I'll be a killjoy...

As awesome and relieving as it is to be cleared, it feels somewhat hollow as well.

We still can not do foster care again, because we'd risk the same thing happening. I'm really sad about that!

And we know this is happening to lots of other foster parents in our area and around the country. Our placement worker (the one useful person at the county) said it's happening a lot right now. Craziness! As I said to her, this is one sure way to get rid of all good foster parents.

Someone posted on a listserv I'm on about how Alameda, CA has this approach to foster care that really prioritizes the kids' rights (silly things like permanency and safety), and I am so jealous! I wish I felt I had some power to create change here.

Plus, the huge (for us) amount of money we spent on this is a real sore spot. We really need that money, especially with all Squeak's medical issues.

The caseworker who screwed us is spending her days harrassing other bio parents and foster parents around the county, with her inept supervisor smiling and nodding and being clueless. I'm sure there are no repercussions for her for how she handled this. Nor any training on how to do it better in the future.

It's just SO upsetting.

I started out doing foster care after MAPP class feeling really good about the system here and thinking it worked as well as it could given the crazy situations it handles. Oy, was I wearing some rose colored glasses! If the caseworkers and their supervisors were to actually **receive MAPP training**, maybe things would be better. But they don't. They have no idea how it's even *supposed* to work, much less how to get it there.

UGH.

I wish I could be a foster parent. I wish I could recommend it to my friends and acquaintances who show interest. I wish my life hadn't had this cloud hanging over it for *half a year*, and I wish I hadn't spent money I don't have on getting cleared.

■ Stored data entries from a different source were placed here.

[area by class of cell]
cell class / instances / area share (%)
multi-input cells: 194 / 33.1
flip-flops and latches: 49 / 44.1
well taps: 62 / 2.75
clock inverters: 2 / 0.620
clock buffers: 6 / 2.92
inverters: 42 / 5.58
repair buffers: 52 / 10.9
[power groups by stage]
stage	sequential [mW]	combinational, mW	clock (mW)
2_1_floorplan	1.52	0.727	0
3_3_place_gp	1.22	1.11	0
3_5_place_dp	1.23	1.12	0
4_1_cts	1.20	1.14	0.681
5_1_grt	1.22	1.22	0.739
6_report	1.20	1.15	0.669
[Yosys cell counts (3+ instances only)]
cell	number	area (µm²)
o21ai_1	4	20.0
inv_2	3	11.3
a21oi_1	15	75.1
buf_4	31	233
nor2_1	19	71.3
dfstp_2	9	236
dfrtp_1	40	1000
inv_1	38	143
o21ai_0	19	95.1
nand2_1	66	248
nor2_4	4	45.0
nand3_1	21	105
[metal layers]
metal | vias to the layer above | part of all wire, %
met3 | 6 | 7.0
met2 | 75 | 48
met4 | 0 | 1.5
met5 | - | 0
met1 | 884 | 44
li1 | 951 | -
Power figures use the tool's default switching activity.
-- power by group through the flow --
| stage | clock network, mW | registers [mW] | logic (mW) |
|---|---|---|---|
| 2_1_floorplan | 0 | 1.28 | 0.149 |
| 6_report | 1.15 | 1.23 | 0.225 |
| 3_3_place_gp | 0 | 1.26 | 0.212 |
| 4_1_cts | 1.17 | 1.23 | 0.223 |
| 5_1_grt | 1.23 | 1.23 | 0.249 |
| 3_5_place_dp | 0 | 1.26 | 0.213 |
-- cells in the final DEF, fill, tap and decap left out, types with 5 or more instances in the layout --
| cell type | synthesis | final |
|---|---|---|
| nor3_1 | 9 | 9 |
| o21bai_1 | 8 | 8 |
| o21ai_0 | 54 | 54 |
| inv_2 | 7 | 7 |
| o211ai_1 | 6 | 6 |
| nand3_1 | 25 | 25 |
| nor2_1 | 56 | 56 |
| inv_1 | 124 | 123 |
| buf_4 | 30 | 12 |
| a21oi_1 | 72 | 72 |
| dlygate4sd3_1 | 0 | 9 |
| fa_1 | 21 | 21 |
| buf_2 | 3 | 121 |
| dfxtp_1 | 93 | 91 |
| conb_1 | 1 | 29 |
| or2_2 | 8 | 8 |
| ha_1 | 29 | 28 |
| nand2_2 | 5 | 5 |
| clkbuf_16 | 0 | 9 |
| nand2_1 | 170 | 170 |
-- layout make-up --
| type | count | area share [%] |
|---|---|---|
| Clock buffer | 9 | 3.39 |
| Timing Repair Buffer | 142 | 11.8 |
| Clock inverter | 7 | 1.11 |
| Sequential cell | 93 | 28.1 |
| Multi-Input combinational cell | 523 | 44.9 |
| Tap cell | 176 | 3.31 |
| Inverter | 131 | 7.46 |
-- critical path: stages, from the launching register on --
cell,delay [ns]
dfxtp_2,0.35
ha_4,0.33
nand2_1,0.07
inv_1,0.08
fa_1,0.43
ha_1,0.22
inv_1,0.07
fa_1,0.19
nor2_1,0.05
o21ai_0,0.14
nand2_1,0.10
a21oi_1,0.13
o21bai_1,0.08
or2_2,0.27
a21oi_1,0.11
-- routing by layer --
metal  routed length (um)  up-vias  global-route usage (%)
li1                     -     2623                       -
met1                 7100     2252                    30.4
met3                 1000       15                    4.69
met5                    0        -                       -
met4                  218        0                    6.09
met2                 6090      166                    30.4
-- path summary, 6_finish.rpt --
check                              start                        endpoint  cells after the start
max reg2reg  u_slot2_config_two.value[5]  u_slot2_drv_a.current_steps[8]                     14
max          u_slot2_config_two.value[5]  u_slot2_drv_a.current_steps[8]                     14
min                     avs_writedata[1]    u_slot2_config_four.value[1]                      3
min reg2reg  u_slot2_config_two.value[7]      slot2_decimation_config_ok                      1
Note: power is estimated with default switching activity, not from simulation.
==> src/phy_ctrl_pkg.sv <==
// Package: register map, field positions, reset values and timing counts
package phy_ctrl_pkg;
  localparam logic [4:0]  REG_BASIC_CONTROL   = 5'h00;
  localparam logic [4:0]  REG_INT_CTRL_STATUS = 5'h1b;
  localparam logic [4:0]  REG_CABLE_DIAG      = 5'h1d;
  localparam logic [4:0]  REG_PHY_CONTROL_SECOND   = 5'h1f;
  // Basic control fields
  localparam int BC_LOOPBACK_BIT = 14;
  localparam int BC_SPEED_BIT    = 13;
  localparam int BC_ANEG_BIT     = 12;
  localparam int BC_DUPLEX_BIT   = 8;
  // Second control fields
  localparam int PC2_MDIX_SEL_BIT   = 14;
  localparam int PC2_MDIX_DIS_BIT   = 13;
  localparam int PC2_IRQ_LEVEL_BIT  = 9;
  localparam int PC2_TX_DIS_BIT     = 3;
  localparam int PC2_REMOTE_LB_BIT  = 2;
  // Cable diagnostic fields
  localparam int CD_START_BIT  = 15;
  localparam int CD_RESULT_HI  = 14;
  localparam int CD_RESULT_LO  = 13;
  localparam int CD_DIST_W     = 9;
  localparam logic [1:0] CD_NORMAL = 2'h0;
  localparam logic [1:0] CD_OPEN   = 2'h1;
  localparam logic [1:0] CD_SHORT  = 2'h2;
  localparam logic [1:0] CD_FAIL   = 2'h3;
  // Reset values
  localparam logic [15:0] BASIC_CONTROL_RST = 16'h3100;
  localparam logic [15:0] PHY_CONTROL_SECOND_RST = 16'h0000;
  // Management frame
  localparam logic [4:0] PHY_ADDR_DEFAULT = 5'h00;
  localparam int         PREAMBLE_BITS    = 32;
  // Diagnostic timing
  localparam int DIAG_PULSE_NS   = 100;
  localparam int CLK_PERIOD_NS   = 4;
  localparam int DIAG_PULSE_CYC  = (DIAG_PULSE_NS + CLK_PERIOD_NS - 1) / CLK_PERIOD_NS;
  localparam int DIAG_WINDOW_CYC = 1024;
endpackage : phy_ctrl_pkg

==> src/phy_control_diag.sv <==
// Control and diagnostic top: registers, interrupt, crossover, loopbacks
// Notes on behaviour
// - Upper interrupt byte enables eight conditions
// - Lower interrupt byte records occurred conditions
// - Reading interrupt register clears all status
// - Control bit 9 picks polarity; default low
// - Auto crossover on at reset; bit 13 disables
// - Bit 14 forces pair map when auto off
// - Auto mode follows partner's sensed pair usage
// - Local loopback returns MAC transmit, full duplex
// - Looped frames also hit line unless disabled
// - Basic control: loopback, speed, autoneg, duplex
// - Control bit 3 disables line transmitter
// - Remote loopback returns line frames, 100 full
// - Control bit 2 enables remote loopback
// - Writing start bit launches test, self clears
// - Start bit reads one while test runs
// - Result code: normal, open, short, failed
// - Unsilenced partner gives failed code, no measurement
// - Nine-bit fault distance in low bits
// - Pulse sent, reflection gives type and distance
module phy_control_diag
  import phy_ctrl_pkg::*;
#(
  parameter int DIAG_WINDOW = DIAG_WINDOW_CYC
)(
  input  wire logic        ref_clk_i,
  input  wire logic        nrst_i,
  input  wire logic        mdc_i,
  input  wire logic        mdio_i,
  output logic             mdio_o,
  output logic             mdio_oe_o,
  input  wire logic [4:0]  phy_addr_i,
  input  wire logic [7:0]  int_event_i,
  output logic             irq_out_o,
  input  wire logic        partner_mdix_i,
  output logic             mdix_sel_o,
  output logic [1:0]       link_speed_o,
  input  wire logic        mac_tx_en_i,
  input  wire logic [1:0]  mac_txd_i,
  output logic             mac_crs_dv_o,
  output logic [1:0]       mac_rxd_o,
  input  wire logic        line_rx_dv_i,
  input  wire logic [1:0]  line_rxd_i,
  output logic             line_tx_en_o,
  output logic [1:0]       line_txd_o,
  input  wire logic        link_up_i,
  input  wire logic        link_100_full_i,
  input  wire logic        partner_quiet_i,
  input  wire logic        echo_i,
  input  wire logic        echo_short_i,
  output logic             diag_pulse_o
);
  import phy_ctrl_pkg::*;

  logic        wr_stb, rd_stb;
  logic [4:0]  reg_addr;
  logic [15:0] wr_data, rd_data;
  logic [15:0] bc_q, bc_d, pc2_q, pc2_d;
  logic [7:0]  ien_q, ien_d, ist_q, ist_d;
  logic [7:0]  ev_m_q, ev_s_q, ev_p_q;
  logic [2:0]  ana_m_q, ana_s_q;  // Quiet, echo, echo shape from the analog side
  logic        mdix_m_q, mdix_s_q;
  logic        start_q, start_d;
  logic        diag_busy;
  logic [1:0]  diag_res;
  logic [CD_DIST_W-1:0] diag_dist;
  logic        irq_act;
  logic        lb_local, lb_remote, tx_disable;
  logic        txen_q, rxdv_q;
  logic [1:0]  txd_q, rxd_q;
  logic        crs_q, crs_d, ltx_q, ltx_d;
  logic [1:0]  mrxd_q, mrxd_d, ltxd_q, ltxd_d;

  mdio_slave u_mdio (
    .ref_clk_i  (ref_clk_i),
    .nrst_i     (nrst_i),
    .mdc_i      (mdc_i),
    .mdio_i     (mdio_i),
    .phy_addr_i (phy_addr_i),
    .rd_data_i  (rd_data),
    .mdio_o     (mdio_o),
    .mdio_oe_o  (mdio_oe_o),
    .wr_stb_o   (wr_stb),
    .rd_stb_o   (rd_stb),
    .reg_addr_o (reg_addr),
    .wr_data_o  (wr_data)
  );

  cable_diag #(.WINDOW_CYC(DIAG_WINDOW)) u_diag (
    .ref_clk_i       (ref_clk_i),
    .nrst_i          (nrst_i),
    .start_i         (start_q),
    .partner_quiet_i (ana_s_q[2]),
    .echo_i          (ana_s_q[1]),
    .echo_short_i    (ana_s_q[0]),
    .busy_o          (diag_busy),
    .pulse_o         (diag_pulse_o),
    .result_o        (diag_res),
    .dist_o          (diag_dist)
  );

  // Read mux; returned value is the pre-clear status
  always_comb begin
    case (reg_addr)
      REG_BASIC_CONTROL:   rd_data = bc_q;
      REG_INT_CTRL_STATUS: rd_data = {ien_q, ist_q};
      REG_CABLE_DIAG:      rd_data = {diag_busy | start_q, diag_res, 4'h0, diag_dist};
      REG_PHY_CONTROL_SECOND:   rd_data = pc2_q;
      default:             rd_data = 16'h0000;
    endcase
  end

  // Event edges from outside domain; new events beat the read clear
  always_comb begin
    bc_d    = bc_q;
    pc2_d   = pc2_q;
    ien_d   = ien_q;
    start_d = 1'b0;
    ist_d   = ist_q;
    if (rd_stb && reg_addr == REG_INT_CTRL_STATUS) ist_d = 8'h00;
    ist_d = ist_d | (ev_s_q & ~ev_p_q);
    if (wr_stb) begin
      case (reg_addr)
        REG_BASIC_CONTROL:   bc_d  = wr_data;
        REG_INT_CTRL_STATUS: ien_d = wr_data[15:8];
        REG_PHY_CONTROL_SECOND:   pc2_d = wr_data;
        REG_CABLE_DIAG:      start_d = wr_data[CD_START_BIT] & ~diag_busy;
        default:             ;
      endcase
    end
  end

  always_ff @(posedge ref_clk_i) begin
    if (!nrst_i) begin
      bc_q <= BASIC_CONTROL_RST; pc2_q <= PHY_CONTROL_SECOND_RST;
      ien_q <= 8'h00; ist_q <= 8'h00; start_q <= 1'b0;
      ev_m_q <= '0; ev_s_q <= '0; ev_p_q <= '0; mdix_m_q <= 1'b0; mdix_s_q <= 1'b0;
      ana_m_q <= '0; ana_s_q <= '0;
    end else begin
      bc_q <= bc_d; pc2_q <= pc2_d; ien_q <= ien_d; ist_q <= ist_d; start_q <= start_d;
      ev_m_q <= int_event_i; ev_s_q <= ev_m_q; ev_p_q <= ev_s_q;
      mdix_m_q <= partner_mdix_i; mdix_s_q <= mdix_m_q;
      // Analog levels are asynchronous; two flops before the sequencer sees them
      ana_m_q <= {partner_quiet_i, echo_i, echo_short_i}; ana_s_q <= ana_m_q;
    end
  end

  // Interrupt pin level follows programmed polarity
  assign irq_act   = |(ien_q & ist_q);
  assign irq_out_o = pc2_q[PC2_IRQ_LEVEL_BIT] ? irq_act : ~irq_act;

  // Pair map: sensed in auto mode, else forced by software
  assign mdix_sel_o = pc2_q[PC2_MDIX_DIS_BIT] ? pc2_q[PC2_MDIX_SEL_BIT]
                                              : mdix_s_q;
  assign link_speed_o = {bc_q[BC_SPEED_BIT], bc_q[BC_DUPLEX_BIT]};

  // Loopback qualification; local needs full duplex, remote needs link up at 100 full
  assign lb_local   = bc_q[BC_LOOPBACK_BIT] & bc_q[BC_DUPLEX_BIT];
  assign lb_remote  = pc2_q[PC2_REMOTE_LB_BIT] & link_up_i & link_100_full_i;
  assign tx_disable = pc2_q[PC2_TX_DIS_BIT];

  // Datapath steering; two register stages each way, same reference clock
  always_comb begin
    crs_d  = rxdv_q;
    mrxd_d = rxdv_q ? rxd_q : 2'h0;
    ltx_d  = txen_q;
    ltxd_d = txen_q ? txd_q : 2'h0;
    if (lb_local) begin
      crs_d  = txen_q;
      mrxd_d = txen_q ? txd_q : 2'h0;
    end
    if (lb_remote) begin
      ltx_d  = rxdv_q;
      ltxd_d = rxdv_q ? rxd_q : 2'h0;
    end
    if (tx_disable) begin
      ltx_d  = 1'b0;
      ltxd_d = 2'h0;
    end
  end

  always_ff @(posedge ref_clk_i) begin
    if (!nrst_i) begin
      txen_q <= 1'b0; txd_q <= '0; rxdv_q <= 1'b0; rxd_q <= '0;
      crs_q <= 1'b0; mrxd_q <= '0; ltx_q <= 1'b0; ltxd_q <= '0;
    end else begin
      txen_q <= mac_tx_en_i; txd_q <= mac_txd_i; rxdv_q <= line_rx_dv_i; rxd_q <= line_rxd_i;
      crs_q <= crs_d; mrxd_q <= mrxd_d; ltx_q <= ltx_d; ltxd_q <= ltxd_d;
    end
  end

  assign mac_crs_dv_o = crs_q;
  assign mac_rxd_o    = mrxd_q;
  assign line_tx_en_o = ltx_q;
  assign line_txd_o   = ltxd_q;
  // Diagnostic pulse, echo timing and fail path live in cable_diag
endmodule : phy_control_diag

I really appreciate everyone's enthusiasm about us getting cleared. It's nice knowing we've got cheerleaders. :) I just can't quite get behind the "hooray"s. :(

Saturday, September 01, 2007

Unfounded!!!

We came home tonight to find 2 very thin envelopes from the state office of children & family services. I ripped one open immediately and scanned it to find the words "As a result of this review it is our decision to legally seal the report. Therefore, in accordance with the law, the report has been amended to show it is unfounded..."

WOOHOO!!!

We are NOT child abusers, and now the records show that!
It is such a f'ing relief. I don't honestly know how much of my psyche has been muddled up with this over the past 6-7 months. I suspect I will, eventually, feel so much more relaxed.

So much of our future plans rided on whether we were cleared or not, and now we are free to do whatever we want.

I can't believe that we had to go through this, but at least it's over and it won't rear it's ugly head ever again.